What do we mean by “Target Organism” in Target Malaria’s gene drive research?
Posted 27
I’m delighted to share a new paper that was published last week in Trends in Biotechnology, co-authored by Target Malaria team members, external experts in genetically modified organism (GMO) risk assessment and myself. The paper explores the implications of using gene drive in a ‘species complex’ such as An. gambiae s.l. Because species within the complex are closely related genetically, they can still successfully mate with each other to produce fertile offspring or ‘hybrids’, albeit at low frequencies. This means that release of gene drive in one species of the complex could lead to transfer of that gene drive to other sibling species via hybridisation. That creates choices about what we might consider to be the ‘target organism’ of our gene drive.
Target Malaria is researching the use of the gene drive technology as a tool to modify mosquitoes to reduce the transmission of malaria by targeting An. gambiae s.l., a complex of at least nine species; six of which are known to be substantial transmitters, or vectors, of malaria in Africa.
Gene drives share many environmental risk assessment (ERA) considerations as other genetic modifications but they can differ significantly in their potential to spread, increase in frequency, and persist in target populations. Unlike other genetic modifications, gene drives have the ability to cause a selected trait to spread rapidly through a species.
In the wild and in laboratory settings, sibling mosquito species can successfully mate to produce viable offspring, regardless of whether they are vectors or not. Importantly, females, but not males, of these offspring can be fertile. Nonetheless, the likelihood of finding such hybrid mosquitoes in field samples varies greatly between different combinations of species.
According to some field studies, typically, only about 0.1% of mosquito collected in the wild could be An. gambiae s.s./An. coluzzii hybrids. In addition, some species that do not overlap geographically, and therefore would not come into direct contact, cannot produce hybrids in the field. This includes An. melas, which is found along the coast of West Africa, and An. bwambae, which is restricted to hot springs in the Toro District of Uganda.
This means that the gene drive could eventually transfer to all sibling species of the complex, both by direct hybridisation between geographically-overlapping species and, indirectly, by transferring from one species to another overlapping ones like stepping-stones until the gene drive was transferred to all species of the complex, including to the likes of An. melas and An. bwambae.

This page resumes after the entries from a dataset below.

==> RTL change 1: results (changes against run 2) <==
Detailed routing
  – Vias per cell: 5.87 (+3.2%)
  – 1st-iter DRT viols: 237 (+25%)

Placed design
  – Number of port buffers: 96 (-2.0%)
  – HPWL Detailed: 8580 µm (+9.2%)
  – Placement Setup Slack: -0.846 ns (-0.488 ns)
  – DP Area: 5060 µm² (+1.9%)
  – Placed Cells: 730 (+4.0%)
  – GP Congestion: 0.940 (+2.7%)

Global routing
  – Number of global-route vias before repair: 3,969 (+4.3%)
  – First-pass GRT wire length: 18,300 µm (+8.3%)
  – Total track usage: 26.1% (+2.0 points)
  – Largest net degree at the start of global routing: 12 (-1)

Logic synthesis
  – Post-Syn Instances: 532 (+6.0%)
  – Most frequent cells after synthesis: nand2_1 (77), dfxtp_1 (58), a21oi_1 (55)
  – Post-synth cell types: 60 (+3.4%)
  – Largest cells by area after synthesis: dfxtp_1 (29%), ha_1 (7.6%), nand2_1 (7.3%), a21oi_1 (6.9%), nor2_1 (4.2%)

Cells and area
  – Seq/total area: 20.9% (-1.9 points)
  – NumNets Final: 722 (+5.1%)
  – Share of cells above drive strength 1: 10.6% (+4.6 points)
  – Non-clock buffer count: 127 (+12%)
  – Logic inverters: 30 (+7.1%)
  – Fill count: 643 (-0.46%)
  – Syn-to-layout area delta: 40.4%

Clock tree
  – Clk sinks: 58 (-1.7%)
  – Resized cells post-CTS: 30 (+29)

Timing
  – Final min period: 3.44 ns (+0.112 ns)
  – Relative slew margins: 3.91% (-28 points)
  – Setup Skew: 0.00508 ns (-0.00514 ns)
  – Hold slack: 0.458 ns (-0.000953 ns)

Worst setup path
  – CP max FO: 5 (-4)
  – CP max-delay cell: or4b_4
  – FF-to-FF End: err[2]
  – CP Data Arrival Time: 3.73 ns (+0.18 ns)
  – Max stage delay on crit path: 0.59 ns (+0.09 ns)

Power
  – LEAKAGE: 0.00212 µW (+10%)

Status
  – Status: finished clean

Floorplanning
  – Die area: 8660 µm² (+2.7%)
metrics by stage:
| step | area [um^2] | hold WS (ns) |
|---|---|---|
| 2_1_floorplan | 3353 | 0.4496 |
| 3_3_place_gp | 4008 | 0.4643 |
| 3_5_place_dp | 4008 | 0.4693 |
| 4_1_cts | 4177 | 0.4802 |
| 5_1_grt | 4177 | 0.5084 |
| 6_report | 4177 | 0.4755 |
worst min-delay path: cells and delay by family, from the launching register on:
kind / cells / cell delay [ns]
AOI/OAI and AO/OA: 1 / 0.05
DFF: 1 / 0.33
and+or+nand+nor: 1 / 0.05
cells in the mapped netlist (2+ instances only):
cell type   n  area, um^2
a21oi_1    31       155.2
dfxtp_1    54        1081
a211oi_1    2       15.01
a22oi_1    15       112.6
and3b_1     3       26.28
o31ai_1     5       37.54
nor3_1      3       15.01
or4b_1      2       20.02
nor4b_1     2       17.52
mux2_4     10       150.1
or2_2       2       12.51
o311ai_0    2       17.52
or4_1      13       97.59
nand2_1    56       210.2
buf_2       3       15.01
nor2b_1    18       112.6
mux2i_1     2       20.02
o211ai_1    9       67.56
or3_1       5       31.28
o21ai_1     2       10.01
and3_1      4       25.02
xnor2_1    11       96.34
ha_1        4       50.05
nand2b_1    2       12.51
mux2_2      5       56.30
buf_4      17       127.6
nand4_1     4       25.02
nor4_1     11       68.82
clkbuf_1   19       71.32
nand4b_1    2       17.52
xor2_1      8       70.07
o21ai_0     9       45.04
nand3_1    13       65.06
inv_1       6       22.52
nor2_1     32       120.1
--- src/rtl/ask_frame_pkg.sv ---
// Shared definitions for the ASK framer/deframer pair: state encoding,
// framing constants and the CRC-8 (poly 0x07, MSB-first) byte update.
package ask_frame_pkg;

  typedef enum logic [2:0] {
    FILL,
    DROP,
    PRE,
    SYNC_H,
    SYNC_L,
    LEN,
    PAY,
    CRC
  } frame_state_t;

  localparam logic [7:0] PREAMBLE_BYTE = 8'h55;
  localparam logic [7:0] CRC_POLY      = 8'h07;

  function automatic logic [7:0] crc8_byte(input logic [7:0] crc, input logic [7:0] data);
    logic [7:0] c;
    c = crc ^ data;
    for (int unsigned i = 0; i < 8; i++) begin
      c = c[7] ? ({c[6:0], 1'b0} ^ CRC_POLY) : {c[6:0], 1'b0};
    end
    return c;
  endfunction

endpackage

--- src/rtl/axis_ask_frame_tx_if.sv ---
// Byte-wide AXI-Stream link used on both sides of the framer.
interface axis_ask_frame_tx_if;
  logic [7:0] tdata;
  logic       tvalid;
  logic       tready;
  logic       tlast;

  modport master (output tdata, output tvalid, output tlast, input tready);
  modport slave  (input tdata, input tvalid, input tlast, output tready);
endinterface

--- src/rtl/ask_frame_buf.sv ---
// Payload buffer: one write port, one registered read port. Addresses at or
// beyond DEPTH are ignored so the caller may run its pointer one past the end.
module ask_frame_buf #(
  parameter int unsigned DEPTH = 64
) (
  input  logic       clk,
  input  logic       we,
  input  logic [7:0] waddr,
  input  logic [7:0] wdata,
  input  logic [7:0] raddr,
  output logic [7:0] rdata
);
  localparam int unsigned AW      = (DEPTH > 1) ? $clog2(DEPTH) : 1;
  localparam logic [8:0]  DEPTH_W = 9'(DEPTH);

  logic [7:0] mem [DEPTH];

  always_ff @(posedge clk) begin
    if (we && ({1'b0, waddr} < DEPTH_W)) begin
      mem[waddr[AW-1:0]] <= wdata;
    end
    if ({1'b0, raddr} < DEPTH_W) begin
      rdata <= mem[raddr[AW-1:0]];
    end
  end

endmodule

--- src/rtl/axis_ask_frame_tx.sv ---
// Packet framer ahead of the ASK UART TX wrapper: buffers one AXIS packet and
// emits preamble, sync word, length, payload and CRC-8 without bubbles.
module axis_ask_frame_tx
  import ask_frame_pkg::*;
#(
  parameter int unsigned MAX_LEN      = 64,
  parameter int unsigned PREAMBLE_LEN = 4,
  parameter logic [15:0] SYNC_WORD    = 16'hD391,
  parameter logic [7:0]  CRC_INIT     = 8'h00
) (
  input  logic                clk,
  input  logic                rst,
  axis_ask_frame_tx_if.slave  s,
  axis_ask_frame_tx_if.master m,
  output logic                busy,
  output logic                err_oversize
);
  localparam logic [8:0] MAX_CNT  = 9'(MAX_LEN);
  localparam logic [3:0] PRE_LAST = 4'(PREAMBLE_LEN);

  frame_state_t state_q, state_n;
  logic [8:0]   cnt_q, cnt_n;
  logic [7:0]   len_q, len_n;
  logic [7:0]   crc_q, crc_n;
  logic [3:0]   pre_q, pre_n;
  logic [7:0]   rd_ptr_q, rd_ptr_n;
  logic [7:0]   tdata_q, tdata_n;
  logic         tvalid_q, tvalid_n;
  logic         s_tready_q, s_tready_n;
  logic         busy_q, busy_n;
  logic         err_q, err_n;

  logic         buf_we;
  logic [7:0]   buf_rdata;
  logic         s_hs, m_hs;

  assign s_hs         = s.tvalid & s_tready_q;
  assign m_hs         = tvalid_q & m.tready;
  assign s.tready     = s_tready_q;
  assign m.tdata      = tdata_q;
  assign m.tvalid     = tvalid_q;
  assign m.tlast      = 1'b0;
  assign busy         = busy_q;
  assign err_oversize = err_q;

  // Read address is the next-cycle pointer, so buf_rdata always holds the
  // byte that follows the one currently presented on m.
  ask_frame_buf #(.DEPTH(MAX_LEN)) u_buf (
    .clk   (clk),
    .we    (buf_we),
    .waddr (cnt_q[7:0]),
    .wdata (s.tdata),
    .raddr (rd_ptr_n),
    .rdata (buf_rdata)
  );

  always_comb begin
    state_n    = state_q;
    cnt_n      = cnt_q;
    len_n      = len_q;
    crc_n      = crc_q;
    pre_n      = pre_q;
    rd_ptr_n   = '0;
    tdata_n    = tdata_q;
    tvalid_n   = tvalid_q;
    s_tready_n = s_tready_q;
    busy_n     = busy_q;
    err_n      = 1'b0;
    buf_we     = 1'b0;

    unique case (state_q)
      FILL: begin
        if (s_hs) begin
          buf_we = (cnt_q < MAX_CNT);
          crc_n  = crc8_byte(crc_q, s.tdata);
          cnt_n  = cnt_q + 9'd1;
          if (s.tlast) begin
            if (cnt_q < MAX_CNT) begin
              len_n      = cnt_q[7:0] + 8'd1;
              state_n    = PRE;
              tvalid_n   = 1'b1;
              tdata_n    = PREAMBLE_BYTE;
              pre_n      = 4'd1;
              s_tready_n = 1'b0;
              busy_n     = 1'b1;
            end else begin
              err_n = 1'b1;
              cnt_n = '0;
              crc_n = CRC_INIT;
            end
          end else if (cnt_q == MAX_CNT) begin
            state_n = DROP;
          end
        end
      end
      DROP: begin
        if (s_hs && s.tlast) begin
          err_n   = 1'b1;
          cnt_n   = '0;
          crc_n   = CRC_INIT;
          state_n = FILL;
        end
      end
      PRE: begin
        if (m_hs) begin
          if (pre_q == PRE_LAST) begin
            state_n = SYNC_H;
            tdata_n = SYNC_WORD[15:8];
          end else begin
            pre_n = pre_q + 4'd1;
          end
        end
      end
      SYNC_H: begin
        if (m_hs) begin
          state_n = SYNC_L;
          tdata_n = SYNC_WORD[7:0];
        end
      end
      SYNC_L: begin
        if (m_hs) begin
          state_n = LEN;
          tdata_n = len_q;
        end
      end
      LEN: begin
        if (m_hs) begin
          state_n  = PAY;
          tdata_n  = buf_rdata;
          rd_ptr_n = 8'd1;
        end
      end
      PAY: begin
        rd_ptr_n = rd_ptr_q;
        if (m_hs) begin
          if (rd_ptr_q == len_q) begin
            state_n = CRC;
            tdata_n = crc_q;
          end else begin
            tdata_n  = buf_rdata;
            rd_ptr_n = rd_ptr_q + 8'd1;
          end
        end
      end
      CRC: begin
        if (m_hs) begin
          state_n    = FILL;
          tvalid_n   = 1'b0;
          tdata_n    = '0;
          cnt_n      = '0;
          crc_n      = CRC_INIT;
          s_tready_n = 1'b1;
          busy_n     = 1'b0;
        end
      end
      default: state_n = FILL;
    endcase
  end

  always_ff @(posedge clk or negedge rst) begin
    if (!rst) begin
      state_q    <= FILL;
      cnt_q      <= '0;
      len_q      <= '0;
      crc_q      <= CRC_INIT;
      pre_q      <= '0;
      rd_ptr_q   <= '0;
      tdata_q    <= '0;
      tvalid_q   <= 1'b0;
      s_tready_q <= 1'b1;
      busy_q     <= 1'b0;
      err_q      <= 1'b0;
    end else begin
      state_q    <= state_n;
      cnt_q      <= cnt_n;
      len_q      <= len_n;
      crc_q      <= crc_n;
      pre_q      <= pre_n;
      rd_ptr_q   <= rd_ptr_n;
      tdata_q    <= tdata_n;
      tvalid_q   <= tvalid_n;
      s_tready_q <= s_tready_n;
      busy_q     <= busy_n;
      err_q      <= err_n;
    end
  end

endmodule
$ cat src/rtl/vga_pkg.sv
// vga_pkg: shared raster timing constants and the index type for the VGA
// text path. The constants are the 640x480@60 defaults (800x525 total).
// The derived sync windows are half-open: [HS_START, HS_END) and
// [VS_START, VS_END). vga_idx_t is the 10-bit pixel/line index type used by
// this block and by every downstream stage.
`timescale 1ns/1ps
package vga_pkg;

  localparam int H_VISIBLE = 640;
  localparam int H_FRONT   = 16;
  localparam int H_SYNC    = 96;
  localparam int H_BACK    = 48;

  localparam int V_VISIBLE = 480;
  localparam int V_FRONT   = 10;
  localparam int V_SYNC    = 2;
  localparam int V_BACK    = 33;

  localparam int H_TOTAL  = H_VISIBLE + H_FRONT + H_SYNC + H_BACK;
  localparam int V_TOTAL  = V_VISIBLE + V_FRONT + V_SYNC + V_BACK;
  localparam int HS_START = H_VISIBLE + H_FRONT;
  localparam int HS_END   = HS_START + H_SYNC;
  localparam int VS_START = V_VISIBLE + V_FRONT;
  localparam int VS_END   = VS_START + V_SYNC;

  localparam int IDX_W = 10;
  typedef logic [IDX_W-1:0] vga_idx_t;

endpackage

$ cat src/rtl/vga_axis_counter.sv
// vga_axis_counter: one raster axis (pixels within a line, or lines within a
// frame). Steps once per clock while step is high and wraps TOTAL-1 -> 0.
// sync and visible are registered from the next count value, so they always
// describe the count shown in the same cycle.
// Ports:
//   clk25mhz  pixel clock
//   rst_n     asynchronous reset, active low
//   step      advance the counter this clock
//   count     current index, 0..TOTAL-1
//   sync      sync pulse, polarity set by ACTIVE_LOW
//   visible   count < VISIBLE
//   wrap      combinational: count is at TOTAL-1 (the next step wraps)
`timescale 1ns/1ps
module vga_axis_counter
  import vga_pkg::*;
#(
  parameter int VISIBLE    = 640,
  parameter int FRONT      = 16,
  parameter int SYNC       = 96,
  parameter int BACK       = 48,
  parameter bit ACTIVE_LOW = 1'b1
) (
  input  logic     clk25mhz,
  input  logic     rst_n,
  input  logic     step,
  output vga_idx_t count,
  output logic     sync,
  output logic     visible,
  output logic     wrap
);

  localparam int TOTAL   = VISIBLE + FRONT + SYNC + BACK;
  localparam int S_START = VISIBLE + FRONT;
  localparam int S_END   = S_START + SYNC;
  localparam vga_idx_t LAST = vga_idx_t'(TOTAL - 1);

  vga_idx_t count_nxt;
  logic     sync_nxt;
  logic     vis_nxt;

  // wrap is left combinational so the vertical axis can step on the same
  // edge where the horizontal axis rolls over.
  assign wrap = (count == LAST);

  always_comb begin
    count_nxt = wrap ? '0 : count + vga_idx_t'(1);
    // Window test done in int so S_END == 1024 still compares correctly.
    sync_nxt  = ((int'(count_nxt) >= S_START) && (int'(count_nxt) < S_END)) ^ ACTIVE_LOW;
    vis_nxt   = (int'(count_nxt) < VISIBLE);
  end

  always_ff @(posedge clk25mhz or negedge rst_n) begin
    if (!rst_n) begin
      count   <= '0;
      sync    <= ACTIVE_LOW;
      visible <= 1'b1;
    end else if (step) begin
      count   <= count_nxt;
      sync    <= sync_nxt;
      visible <= vis_nxt;
    end
  end

endmodule
File: src/rtl/fpu_32_pkg.sv
// Shared types and constants for the FPU_32 arbiter: op modes, arbiter FSM states, and the qNaN result.
// The optional FPU_ARB_STATS_EN macro (see fpu_32_arbiter.sv) adds statistics counters.
package fpu_32_pkg;

  typedef enum logic [2:0] {
    MODE_MUL = 3'b000,
    MODE_ADD = 3'b001,
    MODE_SUB = 3'b010,
    MODE_DIV = 3'b011
  } fpu_mode_e;

  typedef enum logic [1:0] {
    ST_IDLE  = 2'd0,
    ST_ISSUE = 2'd1,
    ST_WAIT  = 2'd2,
    ST_RESP  = 2'd3
  } arb_state_e;

  localparam logic [31:0] QNAN = 32'h7FC0_0000;

  // Any mode with the top bit set is not an FPU operation.
  function automatic logic mode_is_illegal(input logic [2:0] mode);
    return mode[2];
  endfunction

endpackage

So all of this leads to the following questions:
- What species would we targeting with our gene drive?
- From a mechanistic point of view, would we say the gene drive would target all members of the An. gambiae s.l. species complex, whether vectors or non-vectors?
- From an intentional point of view, what species would we be targeting with the gene drive? Only vectors? Or non-vectors too?
- Or given some of the uncertainties of transfer of gene drive to other sibling species, would we be targeting just the species that we have released that contain the gene drive?
- In other words, what is the Target Organism?
This is an important concept to resolve for any ERA, including for our gene drives. Once we define what we mean by Target Organism, this would then establish what we mean by Non-Target Organisms, which would be species that are not direct targets of the gene drive. These definitions would form the basis of how we could evaluate potential efficacy of the gene drive versus potential harm from the gene drive.
Using our doublesex-based gene drive as a specific case study, we worked with a number of GMO risk assessment experts over the last year to develop four options on defining Target Organisms for gene drives in species complexes.
One of these options involves the proposal of the new concept of ‘Target Species Complex (TSC)’ in order to accommodate the unusual ‘porous’ species boundaries found in the An. gambiae s.l species complex that all for hybridisation.
Here, the TSC itself could be considered as the ‘functional biological entity’ that is the vector of disease transmission – not individual species – and thus this TSC could simultaneously be considered as both the intentional and mechanistic target of the gene drive.
Applying such nuanced thinking to the assessment of gene drive in species complexes should strengthen our understanding of any potential risks from the potential use of gene drive in the field, and itself represents a step forward on the path to development of novel malaria vector control tools.